* _What you are asked to do_
The answer is to be an exact copy of the lines below running from the line with "[final cells by class]" down to the line with "Clock buffer: 5 / 2.354", both ends included, and nothing more.

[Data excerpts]
========================================

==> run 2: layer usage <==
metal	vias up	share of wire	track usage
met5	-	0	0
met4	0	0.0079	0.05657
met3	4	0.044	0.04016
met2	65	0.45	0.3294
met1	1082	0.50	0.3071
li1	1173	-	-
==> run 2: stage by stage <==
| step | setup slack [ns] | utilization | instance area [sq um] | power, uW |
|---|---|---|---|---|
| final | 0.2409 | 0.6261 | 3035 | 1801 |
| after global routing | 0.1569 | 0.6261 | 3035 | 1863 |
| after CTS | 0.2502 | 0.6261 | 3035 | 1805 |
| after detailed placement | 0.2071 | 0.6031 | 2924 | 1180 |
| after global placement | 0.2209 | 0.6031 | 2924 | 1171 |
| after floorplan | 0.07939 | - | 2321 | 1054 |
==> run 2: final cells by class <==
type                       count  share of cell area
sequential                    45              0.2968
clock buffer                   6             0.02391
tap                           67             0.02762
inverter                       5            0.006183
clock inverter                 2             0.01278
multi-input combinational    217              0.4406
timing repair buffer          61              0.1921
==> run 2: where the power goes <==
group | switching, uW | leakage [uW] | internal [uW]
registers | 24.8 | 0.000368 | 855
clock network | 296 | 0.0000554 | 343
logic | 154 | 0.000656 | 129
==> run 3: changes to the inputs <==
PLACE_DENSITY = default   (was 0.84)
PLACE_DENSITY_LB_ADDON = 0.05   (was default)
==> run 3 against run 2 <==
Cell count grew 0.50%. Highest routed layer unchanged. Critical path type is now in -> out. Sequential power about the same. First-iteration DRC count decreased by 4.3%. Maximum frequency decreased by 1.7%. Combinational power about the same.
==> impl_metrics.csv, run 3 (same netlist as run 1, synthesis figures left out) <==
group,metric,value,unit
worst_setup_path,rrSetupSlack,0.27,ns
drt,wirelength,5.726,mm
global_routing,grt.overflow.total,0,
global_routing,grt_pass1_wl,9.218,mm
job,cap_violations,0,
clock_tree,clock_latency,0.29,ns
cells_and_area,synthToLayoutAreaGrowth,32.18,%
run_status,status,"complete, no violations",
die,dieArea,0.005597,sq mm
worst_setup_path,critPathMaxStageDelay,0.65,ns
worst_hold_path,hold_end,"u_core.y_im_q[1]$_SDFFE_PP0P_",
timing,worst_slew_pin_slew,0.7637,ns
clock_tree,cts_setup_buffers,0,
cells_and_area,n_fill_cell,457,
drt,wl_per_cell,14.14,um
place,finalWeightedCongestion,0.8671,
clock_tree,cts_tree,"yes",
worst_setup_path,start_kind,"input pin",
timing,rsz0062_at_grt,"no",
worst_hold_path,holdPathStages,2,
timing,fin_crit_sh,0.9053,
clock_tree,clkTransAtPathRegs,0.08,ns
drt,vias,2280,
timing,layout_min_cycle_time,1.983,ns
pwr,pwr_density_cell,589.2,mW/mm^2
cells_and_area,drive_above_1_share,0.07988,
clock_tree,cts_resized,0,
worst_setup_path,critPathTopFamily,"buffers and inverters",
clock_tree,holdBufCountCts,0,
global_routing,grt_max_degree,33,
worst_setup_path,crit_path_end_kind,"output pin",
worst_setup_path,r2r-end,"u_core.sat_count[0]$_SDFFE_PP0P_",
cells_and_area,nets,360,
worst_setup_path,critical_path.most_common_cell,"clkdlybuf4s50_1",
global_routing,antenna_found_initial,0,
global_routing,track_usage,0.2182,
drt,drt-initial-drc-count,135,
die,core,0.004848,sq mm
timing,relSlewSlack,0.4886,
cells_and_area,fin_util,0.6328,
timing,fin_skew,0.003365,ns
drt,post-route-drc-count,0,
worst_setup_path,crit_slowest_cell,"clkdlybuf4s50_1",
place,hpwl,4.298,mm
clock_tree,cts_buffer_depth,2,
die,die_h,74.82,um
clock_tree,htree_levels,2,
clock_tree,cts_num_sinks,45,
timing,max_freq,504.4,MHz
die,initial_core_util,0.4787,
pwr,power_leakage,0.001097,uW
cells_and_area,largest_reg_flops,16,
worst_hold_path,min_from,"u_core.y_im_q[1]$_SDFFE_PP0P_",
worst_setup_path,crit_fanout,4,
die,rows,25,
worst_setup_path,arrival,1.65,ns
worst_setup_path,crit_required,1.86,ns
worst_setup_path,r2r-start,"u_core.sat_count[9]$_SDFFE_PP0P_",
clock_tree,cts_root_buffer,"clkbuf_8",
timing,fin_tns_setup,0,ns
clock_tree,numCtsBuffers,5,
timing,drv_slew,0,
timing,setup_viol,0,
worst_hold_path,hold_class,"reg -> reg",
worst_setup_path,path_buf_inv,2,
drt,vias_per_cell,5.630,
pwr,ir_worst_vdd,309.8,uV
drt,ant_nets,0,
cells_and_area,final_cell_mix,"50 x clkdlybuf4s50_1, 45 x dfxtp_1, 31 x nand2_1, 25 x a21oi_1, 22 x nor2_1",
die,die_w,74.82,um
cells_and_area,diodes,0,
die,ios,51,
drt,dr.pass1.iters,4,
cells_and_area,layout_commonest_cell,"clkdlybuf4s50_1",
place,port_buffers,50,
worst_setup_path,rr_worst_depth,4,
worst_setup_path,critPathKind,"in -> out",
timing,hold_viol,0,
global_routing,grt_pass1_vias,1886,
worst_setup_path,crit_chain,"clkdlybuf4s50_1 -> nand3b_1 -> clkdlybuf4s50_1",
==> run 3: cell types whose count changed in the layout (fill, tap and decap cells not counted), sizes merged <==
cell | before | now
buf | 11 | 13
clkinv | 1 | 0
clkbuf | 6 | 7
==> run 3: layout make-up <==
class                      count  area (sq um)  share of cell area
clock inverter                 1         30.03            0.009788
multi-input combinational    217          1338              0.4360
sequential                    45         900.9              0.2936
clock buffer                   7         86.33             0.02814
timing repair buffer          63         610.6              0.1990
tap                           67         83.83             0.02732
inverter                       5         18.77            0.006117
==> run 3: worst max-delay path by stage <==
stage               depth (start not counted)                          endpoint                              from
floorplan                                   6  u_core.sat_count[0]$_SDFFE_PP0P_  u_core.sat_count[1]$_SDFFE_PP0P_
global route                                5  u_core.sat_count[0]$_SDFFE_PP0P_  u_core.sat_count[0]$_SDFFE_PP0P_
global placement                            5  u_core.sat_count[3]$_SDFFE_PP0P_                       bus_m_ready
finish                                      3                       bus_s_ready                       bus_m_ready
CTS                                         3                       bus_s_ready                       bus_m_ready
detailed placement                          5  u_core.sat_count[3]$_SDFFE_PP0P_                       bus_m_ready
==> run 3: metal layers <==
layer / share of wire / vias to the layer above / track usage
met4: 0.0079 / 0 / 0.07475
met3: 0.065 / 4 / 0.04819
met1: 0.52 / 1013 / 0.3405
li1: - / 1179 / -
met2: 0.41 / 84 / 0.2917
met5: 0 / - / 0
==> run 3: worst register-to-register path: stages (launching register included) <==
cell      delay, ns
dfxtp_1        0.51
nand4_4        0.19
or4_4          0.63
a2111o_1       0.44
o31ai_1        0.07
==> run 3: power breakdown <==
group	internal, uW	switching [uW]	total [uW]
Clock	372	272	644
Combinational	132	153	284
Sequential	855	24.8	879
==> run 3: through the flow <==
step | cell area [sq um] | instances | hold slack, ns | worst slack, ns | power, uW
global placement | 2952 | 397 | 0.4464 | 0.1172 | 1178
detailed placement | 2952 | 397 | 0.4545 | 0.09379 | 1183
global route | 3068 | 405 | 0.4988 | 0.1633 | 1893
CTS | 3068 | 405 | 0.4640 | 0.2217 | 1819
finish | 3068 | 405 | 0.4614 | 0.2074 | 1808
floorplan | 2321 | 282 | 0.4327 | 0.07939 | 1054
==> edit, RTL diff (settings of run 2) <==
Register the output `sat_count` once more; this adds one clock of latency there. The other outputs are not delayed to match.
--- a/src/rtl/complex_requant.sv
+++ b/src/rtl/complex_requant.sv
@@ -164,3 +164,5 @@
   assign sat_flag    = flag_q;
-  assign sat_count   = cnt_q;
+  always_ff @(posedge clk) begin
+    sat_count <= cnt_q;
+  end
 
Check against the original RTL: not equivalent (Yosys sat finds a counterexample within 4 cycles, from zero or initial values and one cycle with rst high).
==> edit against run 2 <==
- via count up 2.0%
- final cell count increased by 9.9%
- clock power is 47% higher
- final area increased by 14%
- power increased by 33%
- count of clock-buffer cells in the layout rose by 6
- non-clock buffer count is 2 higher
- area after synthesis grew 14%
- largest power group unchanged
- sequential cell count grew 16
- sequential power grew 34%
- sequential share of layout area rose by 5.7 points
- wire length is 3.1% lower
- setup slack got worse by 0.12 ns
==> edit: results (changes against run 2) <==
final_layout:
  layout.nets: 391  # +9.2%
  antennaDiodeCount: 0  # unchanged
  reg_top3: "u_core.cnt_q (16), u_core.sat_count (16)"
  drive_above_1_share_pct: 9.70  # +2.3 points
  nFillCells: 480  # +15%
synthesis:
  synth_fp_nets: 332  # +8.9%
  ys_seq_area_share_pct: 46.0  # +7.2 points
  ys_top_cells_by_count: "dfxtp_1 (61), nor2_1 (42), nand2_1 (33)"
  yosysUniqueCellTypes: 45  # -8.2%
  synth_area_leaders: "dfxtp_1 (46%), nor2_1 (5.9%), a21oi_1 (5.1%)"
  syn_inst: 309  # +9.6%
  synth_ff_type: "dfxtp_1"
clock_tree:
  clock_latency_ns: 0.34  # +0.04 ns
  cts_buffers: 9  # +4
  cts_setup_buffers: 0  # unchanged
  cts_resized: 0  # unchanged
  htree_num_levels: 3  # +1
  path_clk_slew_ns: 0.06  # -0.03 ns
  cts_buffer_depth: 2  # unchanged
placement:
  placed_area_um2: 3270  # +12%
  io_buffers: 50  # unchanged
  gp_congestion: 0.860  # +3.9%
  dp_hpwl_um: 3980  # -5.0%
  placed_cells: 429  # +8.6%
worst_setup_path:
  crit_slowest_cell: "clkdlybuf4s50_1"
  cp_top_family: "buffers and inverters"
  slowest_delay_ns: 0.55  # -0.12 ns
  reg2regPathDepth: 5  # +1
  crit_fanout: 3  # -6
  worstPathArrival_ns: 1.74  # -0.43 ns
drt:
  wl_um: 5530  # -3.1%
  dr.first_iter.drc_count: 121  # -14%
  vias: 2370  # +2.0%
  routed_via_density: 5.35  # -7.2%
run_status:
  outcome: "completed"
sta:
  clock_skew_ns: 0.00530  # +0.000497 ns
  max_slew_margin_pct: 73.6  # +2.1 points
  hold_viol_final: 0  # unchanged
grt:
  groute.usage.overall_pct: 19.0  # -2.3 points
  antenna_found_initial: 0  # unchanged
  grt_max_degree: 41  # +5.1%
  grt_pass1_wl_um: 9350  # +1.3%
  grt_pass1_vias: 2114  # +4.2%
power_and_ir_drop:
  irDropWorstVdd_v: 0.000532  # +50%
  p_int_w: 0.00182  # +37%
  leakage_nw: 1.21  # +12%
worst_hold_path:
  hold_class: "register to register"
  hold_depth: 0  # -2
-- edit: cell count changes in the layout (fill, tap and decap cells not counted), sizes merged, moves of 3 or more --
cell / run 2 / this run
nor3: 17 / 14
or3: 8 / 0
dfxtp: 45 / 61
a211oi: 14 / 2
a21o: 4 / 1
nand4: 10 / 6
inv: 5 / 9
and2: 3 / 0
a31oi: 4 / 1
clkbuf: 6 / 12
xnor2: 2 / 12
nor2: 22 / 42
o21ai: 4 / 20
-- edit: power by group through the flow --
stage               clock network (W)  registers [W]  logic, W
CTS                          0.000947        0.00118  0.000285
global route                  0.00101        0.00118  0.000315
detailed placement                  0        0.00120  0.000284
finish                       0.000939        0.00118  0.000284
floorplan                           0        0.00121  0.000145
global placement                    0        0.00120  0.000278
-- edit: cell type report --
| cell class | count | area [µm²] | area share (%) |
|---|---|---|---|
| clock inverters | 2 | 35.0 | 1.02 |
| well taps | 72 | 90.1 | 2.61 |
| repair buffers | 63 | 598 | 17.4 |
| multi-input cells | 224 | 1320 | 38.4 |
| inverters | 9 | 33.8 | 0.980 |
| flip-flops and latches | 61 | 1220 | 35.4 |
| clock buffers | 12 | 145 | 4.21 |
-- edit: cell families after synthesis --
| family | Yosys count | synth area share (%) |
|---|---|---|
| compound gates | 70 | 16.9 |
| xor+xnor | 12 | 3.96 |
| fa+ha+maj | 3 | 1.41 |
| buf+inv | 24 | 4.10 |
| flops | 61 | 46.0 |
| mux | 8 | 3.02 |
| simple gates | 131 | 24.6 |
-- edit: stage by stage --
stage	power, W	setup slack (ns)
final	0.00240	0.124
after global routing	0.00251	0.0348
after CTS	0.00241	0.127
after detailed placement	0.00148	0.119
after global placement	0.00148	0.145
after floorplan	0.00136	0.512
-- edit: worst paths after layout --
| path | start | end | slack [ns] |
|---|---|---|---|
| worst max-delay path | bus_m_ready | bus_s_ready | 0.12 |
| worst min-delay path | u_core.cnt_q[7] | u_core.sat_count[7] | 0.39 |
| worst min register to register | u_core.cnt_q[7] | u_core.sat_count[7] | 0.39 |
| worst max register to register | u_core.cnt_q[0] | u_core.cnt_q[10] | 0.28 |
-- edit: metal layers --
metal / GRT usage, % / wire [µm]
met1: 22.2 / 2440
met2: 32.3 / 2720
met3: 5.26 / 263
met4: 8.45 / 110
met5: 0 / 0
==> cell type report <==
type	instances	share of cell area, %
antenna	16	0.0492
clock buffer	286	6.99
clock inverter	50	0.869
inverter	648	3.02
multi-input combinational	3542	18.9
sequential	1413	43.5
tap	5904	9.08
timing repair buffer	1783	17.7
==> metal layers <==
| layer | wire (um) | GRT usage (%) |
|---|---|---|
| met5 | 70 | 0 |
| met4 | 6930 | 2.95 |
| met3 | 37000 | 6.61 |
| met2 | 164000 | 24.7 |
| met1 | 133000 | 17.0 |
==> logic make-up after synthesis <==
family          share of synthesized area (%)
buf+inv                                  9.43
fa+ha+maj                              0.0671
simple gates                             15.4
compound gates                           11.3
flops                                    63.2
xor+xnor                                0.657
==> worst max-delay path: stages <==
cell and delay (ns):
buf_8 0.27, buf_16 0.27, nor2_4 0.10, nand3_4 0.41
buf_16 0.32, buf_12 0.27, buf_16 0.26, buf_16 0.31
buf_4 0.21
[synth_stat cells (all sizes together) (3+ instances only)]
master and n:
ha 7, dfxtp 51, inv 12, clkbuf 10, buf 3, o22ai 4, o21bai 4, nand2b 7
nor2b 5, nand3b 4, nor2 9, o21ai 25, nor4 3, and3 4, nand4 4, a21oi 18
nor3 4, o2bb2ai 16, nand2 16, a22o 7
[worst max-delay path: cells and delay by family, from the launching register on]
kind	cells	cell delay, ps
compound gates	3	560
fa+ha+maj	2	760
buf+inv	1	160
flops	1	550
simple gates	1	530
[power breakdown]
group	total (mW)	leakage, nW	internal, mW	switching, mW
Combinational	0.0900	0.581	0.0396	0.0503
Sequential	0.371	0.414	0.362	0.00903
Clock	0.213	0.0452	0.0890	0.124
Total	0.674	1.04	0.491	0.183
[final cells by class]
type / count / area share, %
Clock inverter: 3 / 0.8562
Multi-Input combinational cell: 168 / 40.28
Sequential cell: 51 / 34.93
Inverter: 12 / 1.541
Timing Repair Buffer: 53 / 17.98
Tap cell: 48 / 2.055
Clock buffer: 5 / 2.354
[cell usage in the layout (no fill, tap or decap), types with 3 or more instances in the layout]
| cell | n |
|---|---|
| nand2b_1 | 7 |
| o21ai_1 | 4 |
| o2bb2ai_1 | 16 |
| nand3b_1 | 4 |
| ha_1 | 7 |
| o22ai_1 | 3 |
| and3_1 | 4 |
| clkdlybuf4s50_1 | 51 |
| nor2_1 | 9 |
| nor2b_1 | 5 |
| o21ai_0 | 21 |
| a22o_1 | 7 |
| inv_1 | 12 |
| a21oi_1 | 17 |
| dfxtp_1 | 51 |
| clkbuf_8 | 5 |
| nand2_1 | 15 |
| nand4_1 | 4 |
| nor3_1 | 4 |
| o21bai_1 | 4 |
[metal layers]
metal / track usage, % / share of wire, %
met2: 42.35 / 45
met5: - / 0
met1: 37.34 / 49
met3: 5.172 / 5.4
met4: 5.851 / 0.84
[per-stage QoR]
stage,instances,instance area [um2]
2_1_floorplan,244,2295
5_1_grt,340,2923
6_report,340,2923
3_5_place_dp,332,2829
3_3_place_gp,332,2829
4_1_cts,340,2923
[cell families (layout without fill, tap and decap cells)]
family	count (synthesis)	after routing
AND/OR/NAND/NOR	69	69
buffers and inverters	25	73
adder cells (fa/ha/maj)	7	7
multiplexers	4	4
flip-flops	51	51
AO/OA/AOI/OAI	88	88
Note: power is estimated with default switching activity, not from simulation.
File: config.mk
export PLATFORM = sky130hd
export DESIGN_NAME = serial_subtractor_flat
export DESIGN_NICKNAME = d
export VERILOG_FILES = /design/src/rtl/serial_subtractor_pkg.sv /design/src/rtl/serial_subtractor_if.sv /design/src/rtl/serial_subtractor_chunk.sv /design/src/rtl/serial_subtractor.sv /design/src/flat_wrapper.sv
export SDC_FILE = /design/constraint.sdc
export NUM_CORES = 1
export LEC_CHECK = 0
export CORE_MARGIN = 4
export CORE_UTILIZATION = 48
export DETAILED_ROUTE_END_ITERATION = 12
export PLACE_DENSITY = 0.73
export REMOVE_ABC_BUFFERS = 1
export SETUP_SLACK_MARGIN = 0.4
export SLEW_MARGIN = 20
export SYNTH_ARGS = -nofsm -noshare
export SYNTH_HDL_FRONTEND = slang
export SYNTH_SLANG_ARGS = --single-unit
File: constraint.sdc
create_clock -name CLOCK -period 5 [get_ports CLOCK]
set_input_delay 0.5 -clock CLOCK [delete_from_list [all_inputs] [get_ports CLOCK]]
set_output_delay 0.5 -clock CLOCK [all_outputs]
set_load 0.1 [all_outputs]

========================================

* _Task response_
[final cells by class]
type / count / area share, %
Clock inverter: 3 / 0.8562
Multi-Input combinational cell: 168 / 40.28
Sequential cell: 51 / 34.93
Inverter: 12 / 1.541
Timing Repair Buffer: 53 / 17.98
Tap cell: 48 / 2.055
Clock buffer: 5 / 2.354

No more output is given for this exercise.